Este esquema psicológico, frequentemente simplificado em uma tripartição correspondente aos três compartimentos do cérebro da tradição médica, encontra-se constantemente nos autores medievais. Assim, na Philosophia mundi de Guilherme de Conches, um dos mestres da Escola de Chartres no século XII, o processo psíquico é expresso nos crus termos temperamentais da medicina humoral:

Na cabeça há três celas... a primeira é quente e seca, sendo chamada de fantástica, ou seja, visual ou imaginativa, pois nela existe a capacidade de ver e de imaginar, e precisamente é [141] quente e seca para que possa atrair as formas das coisas e as cores. A cela do meio é chamada λογιστικόν, ou seja, racional: nela há a capacidade de discernir. O que a fantástica atrai, passa a esta, e ali a alma discerne.

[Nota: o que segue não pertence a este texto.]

<file path="src/rtl/refpace_pkg.sv">
package refpace_pkg;
  localparam int CFG_W      = 16;
  localparam int FREQ_LSB   = 8;
  localparam int FREQ_W     = 6;
  localparam int PRE_W      = 4;
  localparam int DEBT_LIMIT = 8;
  localparam int DEBT_W     = $clog2(DEBT_LIMIT + 1);
endpackage

</file>
<file path="src/rtl/refpace_prescale.sv">
module refpace_prescale #(
  parameter int DIV_W = 4
) (
  input  logic clk,
  input  logic rst_n,
  output logic pre_tick
);
  logic [DIV_W-1:0] pre_q;

  always_ff @(posedge clk or negedge rst_n) begin
    if (!rst_n) pre_q <= '0;
    else        pre_q <= pre_q + DIV_W'(1);
  end

  assign pre_tick = &pre_q;

  a_r3_pre_wrap: assert property (@(posedge clk) disable iff (!rst_n)
    pre_tick |=> (pre_q == '0));
endmodule

</file>
<file path="src/rtl/refpace_interval.sv">
module refpace_interval #(
  parameter int N_W = 6
) (
  input  logic           clk,
  input  logic           rst_n,
  input  logic           pre_tick,
  input  logic [N_W-1:0] n_in,
  output logic           due_tick
);
  logic           primed_q;
  logic [N_W-1:0] iv_q;

  always_ff @(posedge clk or negedge rst_n) begin
    if (!rst_n) begin
      primed_q <= 1'b0;
      iv_q     <= '0;
    end else if (!primed_q) begin
      primed_q <= 1'b1;
      iv_q     <= n_in;
    end else if (pre_tick) begin
      if (iv_q == '0) iv_q <= n_in;
      else            iv_q <= iv_q - N_W'(1);
    end
  end

  assign due_tick = primed_q && pre_tick && (iv_q == '0);

  // the reload takes the rate present on the due edge
  a_r5_reload_value: assert property (@(posedge clk) disable iff (!rst_n)
    due_tick |=> (iv_q == $past(n_in)));
  // between reloads the counter only steps down on prescaler ticks
  a_r4_step_down: assert property (@(posedge clk) disable iff (!rst_n)
    (primed_q && pre_tick && iv_q != '0) |=> (iv_q == $past(iv_q) - N_W'(1)));
  a_r4_hold_idle: assert property (@(posedge clk) disable iff (!rst_n)
    (primed_q && !pre_tick) |=> $stable(iv_q));
endmodule

</file>
<file path="src/rtl/refpace_debt.sv">
module refpace_debt #(
  parameter int LIMIT = 8,
  parameter int CW    = $clog2(LIMIT + 1)
) (
  input  logic clk,
  input  logic rst_n,
  input  logic due_tick,
  input  logic take,
  output logic debt_nz,
  output logic overflow
);
  logic [CW-1:0] debt_q;
  logic          ovf_q;
  logic          at_cap;

  assign at_cap = (debt_q == CW'(LIMIT));

  always_ff @(posedge clk or negedge rst_n) begin
    if (!rst_n) begin
      debt_q <= '0;
      ovf_q  <= 1'b0;
    end else begin
      unique case ({due_tick, take})
        2'b10: begin
          if (at_cap) ovf_q  <= 1'b1;
          else        debt_q <= debt_q + CW'(1);
        end
        2'b01:   debt_q <= debt_q - CW'(1);
        default: debt_q <= debt_q;
      endcase
    end
  end

  assign debt_nz  = (debt_q != '0);
  assign overflow = ovf_q;

  a_r9_cap: assert property (@(posedge clk) disable iff (!rst_n)
    debt_q <= CW'(LIMIT));
  a_r9_ovf_set: assert property (@(posedge clk) disable iff (!rst_n)
    (due_tick && !take && at_cap) |=> ovf_q);
  a_r9_coincide_keep: assert property (@(posedge clk) disable iff (!rst_n)
    (due_tick && take) |=> $stable(debt_q));
  a_r10_ovf_sticky: assert property (@(posedge clk) disable iff (!rst_n)
    ovf_q |=> ovf_q);
  a_r6_retire_one: assert property (@(posedge clk) disable iff (!rst_n)
    (take && !due_tick) |=> (debt_q == $past(debt_q) - CW'(1)));
  a_r6_take_needs_debt: assert property (@(posedge clk) disable iff (!rst_n)
    take |-> (debt_q != '0));
endmodule

</file>
<file path="src/rtl/dram_refresh_pacer.sv">
module dram_refresh_pacer
  import refpace_pkg::*;
(
  input  logic             clk,
  input  logic             rst_n,
  input  logic [CFG_W-1:0] cfg_word,
  input  logic             burst_active,
  input  logic             refresh_ack,
  output logic             refresh_req,
  output logic             debt_overflow
);
  logic              pre_tick;
  logic              due_tick;
  logic              debt_nz;
  logic              take;
  logic [FREQ_W-1:0] n_field;
  logic              cfg_spare_unused;

  assign n_field          = cfg_word[FREQ_LSB +: FREQ_W];
  assign cfg_spare_unused = ^{cfg_word[CFG_W-1:FREQ_LSB+FREQ_W], cfg_word[FREQ_LSB-1:0]};

  refpace_prescale #(.DIV_W(PRE_W)) u_pre (
    .clk      (clk),
    .rst_n    (rst_n),
    .pre_tick (pre_tick)
  );

  refpace_interval #(.N_W(FREQ_W)) u_iv (
    .clk      (clk),
    .rst_n    (rst_n),
    .pre_tick (pre_tick),
    .n_in     (n_field),
    .due_tick (due_tick)
  );

  assign refresh_req = debt_nz && !burst_active;
  assign take        = refresh_req && refresh_ack;

  refpace_debt #(.LIMIT(DEBT_LIMIT), .CW(DEBT_W)) u_debt (
    .clk      (clk),
    .rst_n    (rst_n),
    .due_tick (due_tick),
    .take     (take),
    .debt_nz  (debt_nz),
    .overflow (debt_overflow)
  );

  // an offered refresh that is not accepted stays offered unless a burst takes over
  a_r6_valid_holds: assert property (@(posedge clk) disable iff (!rst_n)
    (refresh_req && !refresh_ack) |=> (refresh_req || burst_active));
  // nothing is retired while a burst runs
  a_r7_burst_no_retire: assert property (@(posedge clk) disable iff (!rst_n)
    (burst_active && !due_tick) |=> ($past(debt_nz) == debt_nz || debt_nz));
endmodule

</file>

É quente e úmida, para que, ao discernir melhor, se conforme às propriedades das coisas. A terceira cela é denominada memorial, porque nela há a capacidade de manter algo na memória. [5]

O procedimento do pensamento medieval pode ser comparado, e não só nesse caso, com as composições musicais que recebem o nome de “variações sobre um tema”: trabalha sobre um determinado tema que reproduz e transpõe, mediante pequenas divergências, que podem chegar, em alguns casos, a transformar totalmente o material que serve de ponto de partida. Enquanto o “tema” de Avicena volta a ser encontrado, com algumas variações, em Alberto Magno, em Tomás de Aquino e em Jean de la Rochelle, o esquema tripartite está presente em obras muito distintas, como a Anatomia de Ricardus Anglicus, a Opus maius de Roger Bacon, os Documenti d’amore do poeta Francesco da Barberino, e a Glossa de Dino dei Garbo, até a canção de Cavalcanti, Donna mi prega.


[1É significativo que Dante (Inferno IV 143-44) cite Avicena e Averróis ao lado de Hipócrates e Galeno.

[2O autor que aqui nos interessa é o Avicenna latinus, ou seja, o que podia ser lido pelos homens cultos do século XIII no Ocidente. A edição consultada é Avicennae arabum medicorum principis opera ex Gerardi cremonensis versione, Venetiis, 1545. Para o De anima, foi consultado também o texto da edição crítica de van Riet (Leuven-Leid, 1972).

[3O isolamento da faculdade imaginativa distinta da fantasia passiva (que está na origem não tão longínqua da distinção de Coleridge entre fancy e imagination) é característica constante da psicologia medieval. Isso permite explicar, entre outras coisas, alguns aspectos do amor ses vezer, como a domna soiseubuda, a saber, feita de pedaços “tomados de empréstimo” de outras mulheres, do trovador Bertran de Born.

[4“Intenção” é, no vocabulário da psicologia medieval, “o que a alma apreende de um objeto sensível que não foi já apreendido pelo sentido exterior” (Avicena); esta “não é parte da coisa, como a forma, mas antes a forma do conhecimento da coisa” (Alberto Magno).

[5A Philosophia mundi está publicada na Patrologia latina (172, 39-102) como obra de Honório de Autun.